# Do their teeth grow?



## puckfaery32115 (Apr 27, 2009)

Do hedgie teeth grow constantly like hamsters? 
My Tiggy likes to chew on my silver bracelet and steel ring when I hold her. I friend mentioned that maybe she needs to chew like hamsters and rabbits. I didn't think they did, my breeder never mentioned anything about it so I thought I'd ask here.


----------



## LarryT (May 12, 2009)

puckfaery32115 said:


> Do hedgie teeth grow constantly like hamsters?
> My Tiggy likes to chew on my silver bracelet and steel ring when I hold her. I friend mentioned that maybe she needs to chew like hamsters and rabbits. I didn't think they did, my breeder never mentioned anything about it so I thought I'd ask here.
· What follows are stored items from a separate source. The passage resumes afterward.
==> config.mk <==
export PLATFORM = sky130hd
export DESIGN_NAME = divu_arbiter
export DESIGN_NICKNAME = d
export VERILOG_FILES = /design/src/rtl/divu_arbiter.sv
export SDC_FILE = /design/constraint.sdc
export NUM_CORES = 1
export LEC_CHECK = 0
export ABC_AREA = 1
export BUFFER_PORTS_ARGS = -buffer_cell sky130_fd_sc_hd__buf_2
export CAP_MARGIN = 20
export CELL_PAD_IN_SITES_DETAIL_PLACEMENT = 1
export CELL_PAD_IN_SITES_GLOBAL_PLACEMENT = 2
export CORE_MARGIN = 2
export CORE_UTILIZATION = 21
export CTS_CLUSTER_DIAMETER = 40
export CTS_CLUSTER_SIZE = 8
export DETAILED_ROUTE_END_ITERATION = 8
export GPL_TIMING_DRIVEN = 1
export PLACE_DENSITY_LB_ADDON = 0.1
export SETUP_SLACK_MARGIN = 0.05
export SLEW_MARGIN = 20
export SYNTH_ARGS = -nofsm -noshare
export SYNTH_HDL_FRONTEND = slang
export SYNTH_SLANG_ARGS = --single-unit
==> constraint.sdc <==
create_clock -name CLK_I -period 3.4 [get_ports CLK_I]
set_clock_uncertainty 0.05 [all_clocks]
set_input_delay 0.17 -clock CLK_I [delete_from_list [all_inputs] [get_ports CLK_I]]
set_output_delay 0.17 -clock CLK_I [all_outputs]
set_load 0.01 [all_outputs]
Hedgehogs do not need to chew like hamsters or rabbits.


----------



## lane_m (May 20, 2009)

Hedgehogs are not rodents. As such a hedgehogs teeth don't continually grow throughout its life and therefore don't need to chew.


----------



## FiaSpice (Jan 16, 2009)

Nope and when it's broken, it's broken.


----------



## Lilysmommy (Jan 7, 2009)

As others have said, they don't need to chew to wear down teeth. You shouldn't continue to let her chew on any metal objects though. She could easily chip or break a tooth, which not only won't grow back, it could lead to worse problems such as infection.


----------